El verbo revelar viene a descubrir o manifestar aquello ignorado u oculto, visibilizando en términos fotográficos la imagen latente de un soporte fílmico. A su vez, el negativo sujeto a un exceso de luz puede velarse y verse impedido de esta misma claridad, borrando y dejando “ciega” la anterior impresión sensible. Pero además, esta revelación tiene un marcado manifiesto místico, visionario, que especula y se contempla a sí mismo a través del ojo mecánico de la cámara, agudizando la óptica humana y conectándola con una segunda mirada, su otro foco: la visión de la mente. Esta ambivalencia léxica, a través de una iconografía seminal del ojo en el cine experimental, traza un “arco” sinóptico –y no cuadro, por no crear una expresión visual externa– que parte de los surrealistas y su observación mimética del inconsciente para tensar el hilo que los atraviesa y recorrer el potencial cinematográfico de otras imágenes pregnantes: desde el ojo y la lente superpuesta en El hombre de la cámara (Dziga Vertov, 1929), pasando por las metafóricas “cuencas vacías” de Aguaespejo Granadino (José Val del Omar, 1955) a la sobreimpresión de la mirada reencarnada en celuloide de Song 1 (Stan Brakhage, 1964), generadoras todas ellas de nuevas percepciones subjetivas. Ese mismo orificio de la cámara oscura que condujo al desarrollo de la fotografía y al registro, proyección e interpretación “vivaz” de fotogramas es, como la pupila, el aparato de procesamiento ilusorio que se vale de luz, tiempo y movimiento para traspasar la cavidad intermedia –cristalino (lente/objetivo), iris (diafragma), párpado (obturador)– y proyectarse de forma invertida finalmente en la retina (película). Igual que la pantalla cóncava a modo de retina colectiva ideada por José Val del Omar en esa sala entendida como el interior de un gran globo ocular, ¿qué puede ser el cine sino una visión amplificada hacia el ojo del espectador? Walter Benjamin llama “inconsciente óptico” en Pequeña historia de la fotografía (1931), precisamente a todo aquello capaz de revelar lo que no es accesible al ojo humano y puede, por otra parte, ser captado por la cámara. Para entender pues el inagotable proceso de ver se requiere la “disección” del órgano fisiológico exterior en pos de una visión interna que, gracias a la consabida ceguera transitoria del acto intrusivo, ilustre y evidencie toda esta experiencia desvelando la importancia capital de la imaginación visual. 

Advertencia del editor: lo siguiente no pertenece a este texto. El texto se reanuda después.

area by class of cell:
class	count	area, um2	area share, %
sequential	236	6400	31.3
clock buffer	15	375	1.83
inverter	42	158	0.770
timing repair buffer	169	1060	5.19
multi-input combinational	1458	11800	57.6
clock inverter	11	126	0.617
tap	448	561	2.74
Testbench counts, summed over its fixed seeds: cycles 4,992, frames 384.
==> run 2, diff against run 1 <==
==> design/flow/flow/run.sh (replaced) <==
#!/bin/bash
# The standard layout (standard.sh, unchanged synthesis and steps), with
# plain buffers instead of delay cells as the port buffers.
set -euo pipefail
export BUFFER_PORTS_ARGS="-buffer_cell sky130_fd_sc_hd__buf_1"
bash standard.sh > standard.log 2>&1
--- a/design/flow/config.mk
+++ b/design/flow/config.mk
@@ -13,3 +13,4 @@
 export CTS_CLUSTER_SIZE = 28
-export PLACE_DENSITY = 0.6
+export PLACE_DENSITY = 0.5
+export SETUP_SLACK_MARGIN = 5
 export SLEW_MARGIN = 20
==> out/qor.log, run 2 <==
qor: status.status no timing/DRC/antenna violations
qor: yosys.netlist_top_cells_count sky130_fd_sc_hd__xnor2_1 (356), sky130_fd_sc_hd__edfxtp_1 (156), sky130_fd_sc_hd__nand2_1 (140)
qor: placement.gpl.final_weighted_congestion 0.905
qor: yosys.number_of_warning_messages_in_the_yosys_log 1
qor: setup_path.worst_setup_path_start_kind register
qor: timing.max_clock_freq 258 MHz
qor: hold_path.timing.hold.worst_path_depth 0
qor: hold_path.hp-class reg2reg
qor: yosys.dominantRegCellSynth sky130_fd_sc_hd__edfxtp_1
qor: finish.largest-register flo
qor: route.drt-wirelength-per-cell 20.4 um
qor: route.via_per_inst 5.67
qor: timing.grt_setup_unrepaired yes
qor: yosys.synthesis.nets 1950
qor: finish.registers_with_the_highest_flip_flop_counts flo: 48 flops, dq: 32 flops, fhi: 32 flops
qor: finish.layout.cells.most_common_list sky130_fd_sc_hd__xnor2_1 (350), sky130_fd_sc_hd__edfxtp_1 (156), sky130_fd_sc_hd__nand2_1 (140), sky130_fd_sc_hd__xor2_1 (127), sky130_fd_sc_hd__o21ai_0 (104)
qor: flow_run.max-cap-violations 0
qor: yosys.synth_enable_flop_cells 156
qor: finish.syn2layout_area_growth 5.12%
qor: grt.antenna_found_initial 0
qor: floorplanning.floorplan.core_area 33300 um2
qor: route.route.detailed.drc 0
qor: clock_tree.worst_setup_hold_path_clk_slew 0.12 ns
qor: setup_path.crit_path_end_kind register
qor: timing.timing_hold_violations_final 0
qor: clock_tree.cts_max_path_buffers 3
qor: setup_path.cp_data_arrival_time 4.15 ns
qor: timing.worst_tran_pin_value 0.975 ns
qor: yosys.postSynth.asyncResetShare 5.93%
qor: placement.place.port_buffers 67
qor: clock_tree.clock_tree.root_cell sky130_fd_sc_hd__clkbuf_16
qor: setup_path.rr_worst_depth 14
This design comes from an exercise in tuning for small area, a short achievable clock period and few clock cycles per item on the open sky130 flow, not from production work.
Function was checked by simulation only, so behaviour that the tests miss may differ from the original.
Power is estimated from default activity; no workload was simulated.

[design/flow/design.v]
package fc_pkg;
    localparam int SAT_W = 64;
    function automatic int idx_w(input int n);
        if (n > 1) begin
            idx_w = $clog2(n);
        end else begin
            idx_w = 1;
        end
    endfunction
endpackage
This is an optimization exercise on Yosys and OpenROAD, whose aim is small area, a short achievable clock period and few clock cycles, not a production implementation. RTL that was checked went through simulation tests only; none was proved equivalent to the original. No activity file was given, so power comes from the tool's default toggle rates.

## old
Design servo_bus_status_frame_parser_core, start of the top module:
module servo_bus_status_frame_parser_core (
    input  logic                            i_clk,
    input  logic                            i_rst_n,
    input  logic                            i_cfg_we,
    input  logic [sbsp_pkg::CFG_IDX_W-1:0]  i_cfg_idx,
    input  logic [sbsp_pkg::CFG_DATA_W-1:0] i_cfg_data,
    input  logic                            i_rx_valid,
    output logic                            o_rx_ready,
    input  logic [sbsp_pkg::BYTE_W-1:0]     i_rx_byte,
    output logic                            o_res_valid,
    input  logic                            i_res_ready,
    output logic [1:0]                      o_res_status,
    output logic [sbsp_pkg::BYTE_W-1:0]     o_res_servo_id,
    output logic [sbsp_pkg::BYTE_W-1:0]     o_res_error_byte,
    output logic                            o_res_data_valid,
    output logic [sbsp_pkg::BYTE_W-1:0]     o_res_data_byte,
    output logic [sbsp_pkg::PAR_W-1:0]      o_res_data_index,
    output logic                            o_res_last
);
Settings: LEC_CHECK=0, CAP_MARGIN=20, CORE_MARGIN=2, CORE_UTILIZATION=40, CTS_CLUSTER_DIAMETER=100, CTS_CLUSTER_SIZE=24, PLACE_DENSITY=0.6, SETUP_SLACK_MARGIN=3.0, SLEW_MARGIN=20; clock period 5.0 ns.
standard.sh (not shown) runs the stock make flow with config.mk's settings and CLKGATE_MAP_FILE= SYNTH_SCRIPT=/design/flow/synth_recipe.tcl, a recipe that flattens the netlist after the stock synthesis.
==> flow/flow/run.sh <==
#!/bin/bash
# The standard layout, with the port buffers made from buf_2 cells instead of the
# slower cells buffer_ports picks by itself. Each tool's full output goes to its own log.
set -euo pipefail
bash standard.sh BUFFER_PORTS_ARGS="-buffer_cell sky130_fd_sc_hd__buf_2" finish > standard_flow.log 2>&1
old closes out successfully: all stages finished, all timing, DRC and antenna checks passed.
Testbench counts of old, summed over its fixed seeds: cycles 43,305.
Edits applied to the flow inputs when going from old to new:
--- a/flow/design.v
+++ b/flow/design.v
@@ -83,16 +83,16 @@
     output logic [sbsp_pkg::BYTE_W-1:0]     o_res_servo_id,
     output logic [sbsp_pkg::BYTE_W-1:0]     o_res_error_byte,
     output logic                            o_res_data_valid,
     output logic [sbsp_pkg::BYTE_W-1:0]     o_res_data_byte,
     output logic [sbsp_pkg::PAR_W-1:0]      o_res_data_index,
     output logic                            o_res_last
 );
-    localparam int QD = 3;                  
-    localparam int QW = 2;
+    localparam int QD = 2;                  
+    localparam int QW = 1;
     logic [BYTE_W-1:0] r_scan_limit, n_scan_limit;
     logic [LEN_W-1:0]  r_max_length;
     always_comb begin
         n_scan_limit = r_scan_limit;
         if (!i_rst_n)                                     n_scan_limit = SCAN_LIMIT_RST;
         else if (i_cfg_we && i_cfg_idx == CFG_SCAN_LIMIT) n_scan_limit = i_cfg_data;
     end
@@ -429,43 +429,31 @@
     end
     logic          e0, e1;    
     logic          w0, w1;    
     logic          hit1;      
     logic          lim_small;
     logic          q_ok;
     logic          b_ok;
-    logic r_near;
-    always_ff @(posedge i_clk) begin
-        if (!i_rst_n) r_near <= 1'b1;
-        else          r_near <= i_cfg_we || (({1'b0, r_sc} + 9'd2) >= {1'b0, r_scan_limit});
-    end
-    assign hit1      = r_near;
+    logic [QW+1:0] q_need;
+    assign hit1      = ({1'b0, r_sc} + 9'd1) >= {1'b0, r_scan_limit};
     assign lim_small = (r_scan_limit <= 8'd1) || i_cfg_we;
     assign e0        = acc && (r_ph_c || (r_ph_e && r_lbad) || (r_ph_h && hit));
     assign w0        = buf_we;
     always_comb begin
         if (acc) begin
             e1 = (r_ph_p && r_cz) || (r_ph_e && !r_lbad && r_l2) || r_ph_l || (r_ph_h && hit1);
             w1 = (r_ph_p && !r_cz) || (r_ph_e && !r_lbad && !r_l2);
         end else begin
             e1 = r_ph_c || (r_ph_e && r_lbad) || (r_ph_h && hit);
             w1 = r_ph_p;
         end
     end
     logic [QW:0] q_cnt;
     assign q_cnt  = r_qn + {{QW{1'b0}}, r_pushd};
-    logic q_le1, q_le2;       
-    assign q_le1 = (q_cnt <= (QW+1)'(QD - 1)) || pop;
-    assign q_le2 = (q_cnt <= (QW+1)'(QD - 2)) || (pop && q_cnt <= (QW+1)'(QD - 1));
-    always_comb begin
-        if (lim_small || (e0 && e1)) q_ok = q_le2;
-        else if (e0 || e1)           q_ok = q_le1;
-        else                         q_ok = 1'b1;
-        if (w0 && w1)                b_ok = (r_occ <= 6'd46);
-        else if (w0 || w1)           b_ok = (r_occ <= 6'd47);
-        else                         b_ok = 1'b1;
-    end
+    assign q_need = {1'b0, q_cnt} + (lim_small ? (QW+2)'(2) : (QW+2)'(e0) + (QW+2)'(e1));
+    assign q_ok   = q_need <= (QW+2)'(QD) + (QW+2)'(pop);
+    assign b_ok   = ({1'b0, r_occ} + 7'(w0) + 7'(w1)) <= 7'(MAX_PARAMS);
     always_ff @(posedge i_clk) begin
         if (!i_rst_n) r_rdy <= 1'b0;
         else          r_rdy <= q_ok && b_ok;
     end
 endmodule
Notes after the runs:
- When new is set beside old, its number of sequential cells in the layout turns out to be 4.6% smaller.
- From old to new the numbers moved as follows: sequential share of the synthesized area dropped 0.49 points, tapcell count decreased by 7.6% relative to the old numbers, setup slack after layout now sits lower.
- From old to new the numbers moved as follows: sequential fraction of total cell area ~0 delta; combinational group share of total power -1.4 points; DRC marker count from the first detailed-route iteration +12.
The RTL of new was laid out without a check of its function.

* * *

## oak
Another version of the RTL of servo_bus_status_frame_parser_core (not shown whole).
Size in the first run: roughly 1900 cells after synthesis, roughly 630 flip-flops, ~58 I/O pins.
Settings: LEC_CHECK=0, CAP_MARGIN=20, CORE_MARGIN=2, CORE_UTILIZATION=40, CTS_CLUSTER_DIAMETER=100, CTS_CLUSTER_SIZE=24, PLACE_DENSITY=0.6, SETUP_SLACK_MARGIN=3.0, SLEW_MARGIN=20; clock period 5.0 ns.
Scripts as last shown in full above: flow/flow/run.sh
No stage failed in oak, and the final checks on the layout all came back clean.
What maple does differently from oak at the input level:
diff --git a/flow/design.v b/flow/design.v
--- a/flow/design.v
+++ b/flow/design.v
@@ -83,16 +83,16 @@
     output logic [sbsp_pkg::BYTE_W-1:0]     o_res_servo_id,
     output logic [sbsp_pkg::BYTE_W-1:0]     o_res_error_byte,
     output logic                            o_res_data_valid,
     output logic [sbsp_pkg::BYTE_W-1:0]     o_res_data_byte,
     output logic [sbsp_pkg::PAR_W-1:0]      o_res_data_index,
     output logic                            o_res_last
 );
-    localparam int QD = 3;                  
-    localparam int QW = 2;
+    localparam int QD = 2;                  
+    localparam int QW = 1;
     logic [BYTE_W-1:0] r_scan_limit, n_scan_limit;
     logic [LEN_W-1:0]  r_max_length;
     always_comb begin
         n_scan_limit = r_scan_limit;
         if (!i_rst_n)                                     n_scan_limit = SCAN_LIMIT_RST;
         else if (i_cfg_we && i_cfg_idx == CFG_SCAN_LIMIT) n_scan_limit = i_cfg_data;
     end
@@ -429,31 +429,43 @@
     end
     logic          e0, e1;    
     logic          w0, w1;    
     logic          hit1;      
     logic          lim_small;
     logic          q_ok;
     logic          b_ok;
-    logic [QW+1:0] q_need;
-    assign hit1      = ({1'b0, r_sc} + 9'd1) >= {1'b0, r_scan_limit};
+    logic r_near;
+    always_ff @(posedge i_clk) begin
+        if (!i_rst_n) r_near <= 1'b1;
+        else          r_near <= i_cfg_we || (({1'b0, r_sc} + 9'd2) >= {1'b0, r_scan_limit});
+    end
+    assign hit1      = r_near;
     assign lim_small = (r_scan_limit <= 8'd1) || i_cfg_we;
     assign e0        = acc && (r_ph_c || (r_ph_e && r_lbad) || (r_ph_h && hit));
     assign w0        = buf_we;
     always_comb begin
         if (acc) begin
             e1 = (r_ph_p && r_cz) || (r_ph_e && !r_lbad && r_l2) || r_ph_l || (r_ph_h && hit1);
             w1 = (r_ph_p && !r_cz) || (r_ph_e && !r_lbad && !r_l2);
         end else begin
             e1 = r_ph_c || (r_ph_e && r_lbad) || (r_ph_h && hit);
             w1 = r_ph_p;
         end
     end
     logic [QW:0] q_cnt;
     assign q_cnt  = r_qn + {{QW{1'b0}}, r_pushd};
-    assign q_need = {1'b0, q_cnt} + (lim_small ? (QW+2)'(2) : (QW+2)'(e0) + (QW+2)'(e1));
-    assign q_ok   = q_need <= (QW+2)'(QD) + (QW+2)'(pop);
-    assign b_ok   = ({1'b0, r_occ} + 7'(w0) + 7'(w1)) <= 7'(MAX_PARAMS);
+    logic q_le1, q_le2;       
+    assign q_le1 = (q_cnt <= (QW+1)'(QD - 1)) || pop;
+    assign q_le2 = (q_cnt <= (QW+1)'(QD - 2)) || (pop && q_cnt <= (QW+1)'(QD - 1));
+    always_comb begin
+        if (lim_small || (e0 && e1)) q_ok = q_le2;
+        else if (e0 || e1)           q_ok = q_le1;
+        else                         q_ok = 1'b1;
+        if (w0 && w1)                b_ok = (r_occ <= 6'd46);
+        else if (w0 || w1)           b_ok = (r_occ <= 6'd47);
+        else                         b_ok = 1'b1;
+    end
     always_ff @(posedge i_clk) begin
         if (!i_rst_n) r_rdy <= 1'b0;
         else          r_rdy <= q_ok && b_ok;
     end
 endmodule
--- outcome ---
Delta (maple minus oak): worst setup slack higher; headroom to the max-slew limit grew by 2.5 points.
Looking at starting density of the core, maple sits 0.29 points above oak.
A last element of the critical path of o_rx_ready is what maple shows, while r_sc[4] belongs to oak.
Changes observed in maple relative to oak: count of clock tree sinks saw a decrease, area of all placed cells without fillers saw a decrease.
The relative area of non-clock buffer cells in the final design reported for maple is smaller than that of oak by 0.92 points.
When the final numbers for maple and oak were put side by side, the multiplexer share of the synthesized area turned out to be greater in maple.
No functional check of the RTL was part of any run of this note.

* * *

Another version of the RTL of servo_bus_status_frame_parser_core (not shown whole).
Size in the first run: ~1800 cells after synthesis, about 58 I/O pins, ~26000 um2 of cells after synthesis.
clock: 5.0 ns
lec_check: 0
cap_margin: 20
core_margin: 2
core_utilization: 40
cts_cluster_diameter: 100
cts_cluster_size: 24
place_density: 0.6
setup_slack_margin: 3.0
slew_margin: 20
Scripts as last shown in full above: flow/flow/run.sh
Testbench counts at the start, summed over its fixed seeds: cycles 43,520.
Then changed:
--- a/flow/design.v
+++ b/flow/design.v
@@ -330,20 +330,19 @@
     logic [1:0]        r_ost;
     logic [BYTE_W-1:0] r_oid;
     logic [BYTE_W-1:0] r_oer;
     logic              r_odv;
     logic [BYTE_W-1:0] r_obyte;
     logic [PAR_W-1:0]  r_oidx;
     logic              r_olast;
     logic              r_rd;
     logic              r_act;                
-    logic [PAR_W-1:0]  r_alix;               
-    logic [PAR_W-1:0]  r_rk;                 
+    logic [PAR_W-1:0]  r_arem;               
     logic              r_al;                 
     logic              r_hdv;                
     logic              r_hs;                 
     logic              ld;
     logic              qne;
     logic              take;
     logic              rd;
     logic [QW-1:0]     qh1;
     assign ld   = !r_ov || i_res_ready;
@@ -388,28 +387,27 @@
     always_ff @(posedge i_clk) begin
         if (!qne) begin
             r_hdv <= dv_h;
             r_hs  <= s_h;
         end else if (pop) begin
             r_hdv <= dv_h1;
             r_hs  <= s_h1;
         end
         if (take) begin
-            r_rk <= r_act ? r_rk + 6'd1 : 6'd1;
-            r_al <= r_act ? ((r_rk + 6'd1) == r_alix) : (q_lix[r_qh] == 6'd1);
+            r_arem <= r_act ? r_arem - 6'd1 : q_lix[r_qh] - 6'd1;
+            r_al   <= r_act ? (r_arem == 6'd1) : (q_lix[r_qh] == 6'd1);
         end
-        if (pop) r_alix <= q_lix[r_qh];
     end
     always_ff @(posedge i_clk) begin
         if (ld) begin
             if (r_act) begin
                 r_obyte <= buf_rdata;
-                r_oidx  <= r_rk;
+                r_oidx  <= r_oidx + 6'd1;
                 r_olast <= r_al;
             end else begin
                 r_ost   <= q_st[r_qh];
                 r_oid   <= q_id[r_qh];
                 r_oer   <= q_er[r_qh];
                 r_odv   <= r_hdv;
                 r_obyte <= r_hdv ? buf_rdata : '0;
                 r_oidx  <= '0;
                 r_olast <= r_hs;
After rerunning: The new run passed the timing, DRC and antenna checks; first-iteration DRC count went down by 13%; hold slack got worse by 6.1 ps; die area barely changes; routed wire length went up by 4.0%; clock-buffer cell count does not change; worst setup slack got worse by 37 ps; power went up by 0.60%; final area went up by 0.60%; critical path depth does not change; core utilization went up by 0.27 points; synthesized cell count went up by 0.87%; area after synthesis barely changes.
Only the layout flow was run in the second run of this note; the RTL was not checked for function there.

==> separate check: timing with driven ports <==
Ports are ideal in the flow. The routed layouts listed here were re-timed in OpenROAD.
Step 1 (the two cells are an assumption about what drives the block):
set clk [get_ports {i_clk}]
set_driving_cell -lib_cell sky130_fd_sc_hd__clkbuf_16 $clk
set_driving_cell -lib_cell sky130_fd_sc_hd__buf_2 [delete_from_list [all_inputs] $clk]
Step 2 also shifts input and output timing later by t, the mid clock arrival at the registers, as if the neighbouring blocks saw the same clock.
Slacks: no drivers / after step 1 / after step 2; pairs: no drivers / after step 1.
| run | t (ns) | setup WS [ns] | hold slack, ns | worst setup path at the end | worst register clock-pin slew, ns |
|---|---|---|---|---|---|
| old | 0.679 | 2.839 / 2.774 / 2.295 | 0.460 / 0.460 / 0.460 | input to register | 0.10 / 0.10 |
| new | 0.665 | 1.516 / 1.516 / 1.414 | 0.461 / 0.461 / 0.461 | input to register | 0.10 / 0.10 |
| oak | 0.678 | 1.059 / 1.059 / 1.059 | 0.467 / 0.467 / 0.467 | register to register | 0.11 / 0.11 |
| maple | 0.688 | 2.735 / 2.676 / 2.060 | 0.471 / 0.471 / 0.471 | input to register | 0.10 / 0.10 |
| the first run of note 3 | 0.669 | 2.818 / 2.759 / 2.553 | 0.472 / 0.442 / 0.476 | input to register | 0.10 / 0.10 |
| the second run of note 3 | 0.686 | 2.781 / 2.716 / 2.455 | 0.466 / 0.442 / 0.466 | input to register | 0.10 / 0.10 |
After both steps every run listed still meets setup and hold. The setup slack of maple, which loses most, moves by -0.059 ns with the drivers and by -0.675 ns with both steps.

Dziga Vertov, el hombre que mira
En términos bélicos –pero también artísticos–, esa misma vanguardia “adelantada” y adaptada a movimientos como el cine durante la primera mitad del siglo XX fraguaría con la forma exploratoria del speculator romano que, como el surrealismo, ofrecía modos de ver diferentes a los de la experiencia “normal” de la época. Esta corriente basaba sus principios en la primacía de la cámara frente a la visión humana , como en el caso de Emak-Bakia (Man Ray, 1927), donde el ojo superpuesto del artista aparece cercado por un objetivo. Otro cineasta coetáneo como Dziga Vertov (1896-1954), dentro del colectivo soviético de vanguardia Kinoks (del ruso kino-oki, cine-ojos) y entusiasmado por las nuevas posibilidades del medio, apelaría a este “ojo mecánico” para dirigir Chelovek s kino-apparatom (El hombre de la cámara, 1929), situando de forma similar el ojo del cameraman “dentro” de la lente. A expensas de lo que acabara revelando la máquina, las dos imágenes de Man Ray y Vertov colocan la mirada del artista dirigida hacia la cámara –en ambos fotogramas los únicos “ojos” que miran a ella son las ópticas–. Estos dos autoretratos no ponen al aparato en el lugar central que debería ocupar el director, sino que proponen la forma por la que el mecanismo se relaciona con sus miradas y, además, de cómo ambas penetran a través de/en su lugar. Así se entiende que estas se emancipen, trasciendan más allá de las funciones biológicas del ojo humano y se amplíen a través de un nuevo órgano exosomático.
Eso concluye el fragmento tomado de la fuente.